前記最初の１回分用量が１５００ｍｇである、請求項４１記載の医薬。
前記最初の１回分用量が１０００ｍｇである、請求項４１記載の医薬。
前記最初の１回分用量が８００ｍｇである、請求項４１記載の医薬。
前記最初の１回分用量が５００ｍｇである、請求項４１記載の医薬。
前記その後の各１回分用量が４００ｍｇないし１０００ｍｇである、請求項４１記載の医薬。

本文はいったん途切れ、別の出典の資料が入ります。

--- src/rtl/sample_src_lfsr16.sv ---
// lfsr16: 16-bit Fibonacci LFSR used as the sample generator.
//   clk, rst (async, active-low) - reset value SEED_ZERO_SUB
//   load  - take seed (all-zero seed replaced by SEED_ZERO_SUB)
//   step  - advance one position (load has priority)
//   seed  - value for load
//   q     - current register contents
module lfsr16
    import sample_pkg::*;
(
    input  logic              clk,
    input  logic              rst,
    input  logic              load,
    input  logic              step,
    input  logic [LFSR_W-1:0] seed,
    output logic [LFSR_W-1:0] q
);

    logic [LFSR_W-1:0] r_q;

    always_ff @(posedge clk or negedge rst) begin
        if (!rst) begin
            r_q <= SEED_ZERO_SUB;
        end else if (load) begin
            // An all-zero state would lock the register at zero forever.
            r_q <= (seed == '0) ? SEED_ZERO_SUB : seed;
        end else if (step) begin
            r_q <= lfsr_next(r_q);
        end
    end

    assign q = r_q;

endmodule

--- src/rtl/sample_src.sv ---
// sample_src: emits a burst of count 4-bit pseudo-random samples over a
// valid/ready handshake and accumulates the sum of accepted samples.
//   clk, rst (async, active-low)
//   start  - burst request, honoured only in IDLE
//   seed   - generator seed, captured with start
//   count  - burst length, captured with start (0 = empty burst)
//   ready  - downstream accepts the current sample
//   sample - low nibble of the generator while sending, else 0
//   valid  - sample is valid (SEND)
//   busy   - burst in progress (LOAD or SEND)
//   done   - one-cycle pulse when the burst completes
//   sum    - running sum of accepted samples, held until next LOAD
module sample_src #(
    parameter int CNT_W  = 8,
    parameter int LFSR_W = 16
) (
    input  logic               clk,
    input  logic               rst,
    input  logic               start,
    input  logic [LFSR_W-1:0]  seed,
    input  logic [CNT_W-1:0]   count,
    input  logic               ready,
    output logic [3:0]         sample,
    output logic               valid,
    output logic               busy,
    output logic               done,
    output logic [CNT_W+3:0]   sum
);

    import sample_pkg::*;

    state_t             r_state;
    state_t             w_next;
    logic [LFSR_W-1:0]  r_seed;
    logic [CNT_W-1:0]   r_count;
    logic [CNT_W-1:0]   r_rem;
    logic [CNT_W+3:0]   r_sum;
    logic [LFSR_W-1:0]  w_lfsr;
    logic [LFSR_W-5:0]  w_lfsr_hi_unused;
    logic               w_accept;
    logic               w_load;
    logic               w_xfer;

    lfsr16 u_lfsr (
        .clk  (clk),
        .rst  (rst),
        .load (w_load),
        .step (w_xfer),
        .seed (r_seed),
        .q    (w_lfsr)
    );

    // Only the low nibble leaves the block; the rest is generator state.
    assign w_lfsr_hi_unused = w_lfsr[LFSR_W-1:4];

    always_ff @(posedge clk or negedge rst) begin
        if (!rst) begin
            r_state <= ST_IDLE;
        end else begin
            r_state <= w_next;
        end
    end

    always_comb begin
        w_next   = r_state;
        w_accept = 1'b0;
        w_load   = 1'b0;
        w_xfer   = 1'b0;
        sample   = '0;
        valid    = 1'b0;
        busy     = 1'b0;
        done     = 1'b0;
        case (r_state)
            ST_IDLE: begin
                if (start) begin
                    w_accept = 1'b1;
                    w_next   = ST_LOAD;
                end
            end
            ST_LOAD: begin
                busy   = 1'b1;
                w_load = 1'b1;
                w_next = (r_count == '0) ? ST_DONE : ST_SEND;
            end
            ST_SEND: begin
                busy   = 1'b1;
                valid  = 1'b1;
                sample = w_lfsr[3:0];
                w_xfer = ready;
                if (ready && (r_rem == CNT_W'(1))) begin
                    w_next = ST_DONE;
                end
            end
            ST_DONE: begin
                done   = 1'b1;
                w_next = ST_IDLE;
            end
            default: w_next = ST_IDLE;
        endcase
    end

    always_ff @(posedge clk or negedge rst) begin
        if (!rst) begin
            r_seed  <= '0;
            r_count <= '0;
            r_rem   <= '0;
            r_sum   <= '0;
        end else begin
            if (w_accept) begin
                r_seed  <= seed;
                r_count <= count;
            end
            if (w_load) begin
                r_rem <= r_count;
                r_sum <= '0;
            end else if (w_xfer) begin
                r_rem <= r_rem - CNT_W'(1);
                r_sum <= r_sum + (CNT_W+4)'(sample);
            end
        end
    end

    assign sum = r_sum;

endmodule
--- config.mk ---
export PLATFORM = sky130hd
export DESIGN_NAME = sample_src
export DESIGN_NICKNAME = d
export VERILOG_FILES = /design/src/rtl/sample_pkg.sv /design/src/rtl/sample_src_lfsr16.sv /design/src/rtl/sample_src.sv
export SDC_FILE = /design/constraint.sdc
export NUM_CORES = 1
export LEC_CHECK = 0
export CAP_MARGIN = 20
export CORE_MARGIN = 4
export CORE_UTILIZATION = 44
export CTS_CLUSTER_SIZE = 30
export DETAILED_ROUTE_END_ITERATION = 7
export MAX_ROUTING_LAYER = met4
export PLACE_DENSITY = 0.77
export SLEW_MARGIN = 20
export SYNTH_ARGS = -nofsm -noshare
export SYNTH_HDL_FRONTEND = slang
export SYNTH_SLANG_ARGS = --single-unit
--- constraint.sdc ---
create_clock -name clk -period 2.8 [get_ports clk]
set_clock_uncertainty 0.1 [all_clocks]
set_input_delay 0.56 -clock clk [delete_from_list [all_inputs] [get_ports clk]]
set_output_delay 0.56 -clock clk [all_outputs]
set_load 0.005 [all_outputs]
### src/rtl/cache_repl_ctrl.sv
// Replacement controller: per-set tree-PLRU table, victim selection, refill handshake.
module cache_repl_ctrl
    import cache_repl_pkg::*;
#(
    parameter int unsigned SET_NUM   = 64,
    parameter int unsigned ASSOC_NUM = 4,
    localparam int unsigned IDX_W = $clog2(SET_NUM),
    localparam int unsigned WAY_W = $clog2(ASSOC_NUM)
) (
    input  logic                 clk,
    input  logic                 reset,
    input  logic                 flush,
    input  logic                 req_valid,
    output logic                 req_ready,
    input  logic [IDX_W-1:0]     req_set,
    input  logic                 req_hit,
    input  logic [ASSOC_NUM-1:0] req_hit_way,
    input  logic [ASSOC_NUM-1:0] req_line_valid,
    output logic                 vic_valid,
    output logic [IDX_W-1:0]     vic_set,
    output logic [WAY_W-1:0]     vic_way,
    input  logic                 refill_done
);

    localparam int unsigned TB_W = ASSOC_NUM - 1;

    repl_state_e          state, state_nxt;
    logic [TB_W-1:0]      plru_tbl [SET_NUM];
    logic [IDX_W-1:0]     cnt;

    logic [IDX_W-1:0]     rd_set;
    logic [TB_W-1:0]      rd_entry;
    logic [ASSOC_NUM-1:0] acc;
    logic [TB_W-1:0]      tree_next;
    logic [WAY_W-1:0]     tree_victim;
    logic [3:0]           valid_pad;
    logic [2:0]           fi;
    logic [WAY_W-1:0]     miss_way;

    logic                 tbl_we;
    logic [IDX_W-1:0]     tbl_widx;
    logic [TB_W-1:0]      tbl_wdata;
    logic                 vic_load;
    logic                 cnt_clr;

    // One tree instance serves both paths: WAIT reads the pending set and touches
    // the victim, otherwise the looked-up set is read and touched with the hit way.
    always_comb begin
        rd_set   = (state == WAIT) ? vic_set : req_set;
        rd_entry = plru_tbl[rd_set];
        acc      = (state == WAIT) ? (ASSOC_NUM'(1) << vic_way) : req_hit_way;
        valid_pad = '1;
        valid_pad[ASSOC_NUM-1:0] = req_line_valid;
        fi       = first_invalid(valid_pad);
        miss_way = fi[2] ? WAY_W'(fi[1:0]) : tree_victim;
    end

    plru_tree_fn #(.ASSOC_NUM(ASSOC_NUM)) u_tree (
        .entry      (rd_entry),
        .access     (acc),
        .next_entry (tree_next),
        .victim     (tree_victim)
    );

    // Next-state and control decode.
    always_comb begin
        state_nxt = state;
        tbl_we    = 1'b0;
        tbl_widx  = rd_set;
        tbl_wdata = tree_next;
        vic_load  = 1'b0;
        cnt_clr   = 1'b0;
        req_ready = (state == IDLE);
        vic_valid = (state == WAIT);
        case (state)
            INIT: begin
                tbl_we    = 1'b1;
                tbl_widx  = cnt;
                tbl_wdata = '0;
                if (cnt == IDX_W'(SET_NUM - 1)) begin
                    state_nxt = IDLE;
                end
            end
            IDLE: begin
                if (flush) begin
                    state_nxt = INIT;
                    cnt_clr   = 1'b1;
                end else if (req_valid) begin
                    if (req_hit) begin
                        tbl_we = 1'b1;
                    end else begin
                        vic_load  = 1'b1;
                        state_nxt = WAIT;
                    end
                end
            end
            WAIT: begin
                if (refill_done) begin
                    tbl_we    = 1'b1;
                    state_nxt = IDLE;
                end
            end
            default: state_nxt = INIT;
        endcase
    end

    // State register.
    always_ff @(posedge clk) begin
        if (reset) begin
            state <= INIT;
        end else begin
            state <= state_nxt;
        end
    end

    // Sweep counter and pending victim registers.
    always_ff @(posedge clk) begin
        if (reset) begin
            cnt     <= '0;
            vic_set <= '0;
            vic_way <= '0;
        end else begin
            if (cnt_clr) begin
                cnt <= '0;
            end else if (state == INIT) begin
                cnt <= cnt + 1'b1;
            end
            if (vic_load) begin
                vic_set <= req_set;
                vic_way <= miss_way;
            end
        end
    end

    // PLRU table write port; contents are cleared by the INIT sweep, not by reset.
    always_ff @(posedge clk) begin
        if (tbl_we && !reset) begin
            plru_tbl[tbl_widx] <= tbl_wdata;
        end
    end

    hit_way_onehot: assert property (@(posedge clk) disable iff (reset)
        (req_valid && req_ready && req_hit) |-> $onehot(req_hit_way));

endmodule
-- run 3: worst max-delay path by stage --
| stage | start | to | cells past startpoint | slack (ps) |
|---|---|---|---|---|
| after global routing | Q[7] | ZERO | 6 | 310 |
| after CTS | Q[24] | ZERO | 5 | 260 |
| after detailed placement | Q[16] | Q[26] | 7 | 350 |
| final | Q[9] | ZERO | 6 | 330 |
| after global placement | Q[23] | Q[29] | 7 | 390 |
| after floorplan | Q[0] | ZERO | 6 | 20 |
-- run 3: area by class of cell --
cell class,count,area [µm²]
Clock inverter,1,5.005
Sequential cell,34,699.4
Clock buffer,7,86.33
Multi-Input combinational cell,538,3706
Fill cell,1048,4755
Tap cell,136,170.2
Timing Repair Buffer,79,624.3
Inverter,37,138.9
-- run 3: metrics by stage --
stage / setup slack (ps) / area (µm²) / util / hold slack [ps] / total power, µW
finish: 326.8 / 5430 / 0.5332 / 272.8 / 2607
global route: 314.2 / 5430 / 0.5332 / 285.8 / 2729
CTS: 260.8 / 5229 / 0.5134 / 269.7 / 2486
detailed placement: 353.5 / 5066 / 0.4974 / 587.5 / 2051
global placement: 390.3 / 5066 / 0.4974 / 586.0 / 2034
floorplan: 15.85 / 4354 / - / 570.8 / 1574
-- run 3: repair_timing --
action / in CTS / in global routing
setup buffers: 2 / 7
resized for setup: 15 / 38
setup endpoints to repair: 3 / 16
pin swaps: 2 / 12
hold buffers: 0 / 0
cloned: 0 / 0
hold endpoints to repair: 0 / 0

前記その後の各１回分用量が５００ｍｇである、請求項４１記載の医薬。
前記その後の各１回分用量が４００ｍｇである、請求項４１記載の医薬。
前記その後の各１回分用量が２５０ｍｇである、請求項４１記載の医薬。
前記その後の各１回分用量が２００ｍｇである、請求項４１記載の医薬。
前記最初の１回分用量が１０００ｍｇであり、および前記その後の各１回分用量が２５０ｍｇである、請求項４１記載の医薬。
ダルババンシンを含む医薬であって、当該医薬は静脈内投与され、そして細菌感染の治療を要するヒトにおいて細菌感染を治療するための方法において用いるためのものであり、当該方法が、治療上有効な最初の１回分用量のダルババンシン、及び治療上有効なその後の１以上の回数分の用量のダルババンシンを、当該ヒトに対して投与することを含み、各１回分用量のダルババンシンが５ないし１０日間隔で投与され、前記最初の１回分用量が５００ｍｇないし５０００ｍｇであり、前記最初の１回分用量が前記その後の各１回分用量の少なくとも２倍である、医薬。
ダルババンシンを含む医薬であって、当該医薬は静脈内投与され、そして細菌感染の治療を要するヒトにおいて細菌感染を治療するための方法において用いるためのものであり、当該方法が、治療上有効な最初の１回分用量のダルババンシン、及び治療上有効なその後の１以上の回数分の用量のダルババンシンを、当該ヒトに対して投与することを含み、各１回分用量のダルババンシンが５ないし１０日間隔で投与され、前記最初の１回分用量が２００ｍｇないし１５００ｍｇであり、前記その後の各１回分用量が２００ｍｇないし１５００ｍｇであり、前記最初の１回分用量が前記その後の各１回分用量の少なくとも２倍である、医薬。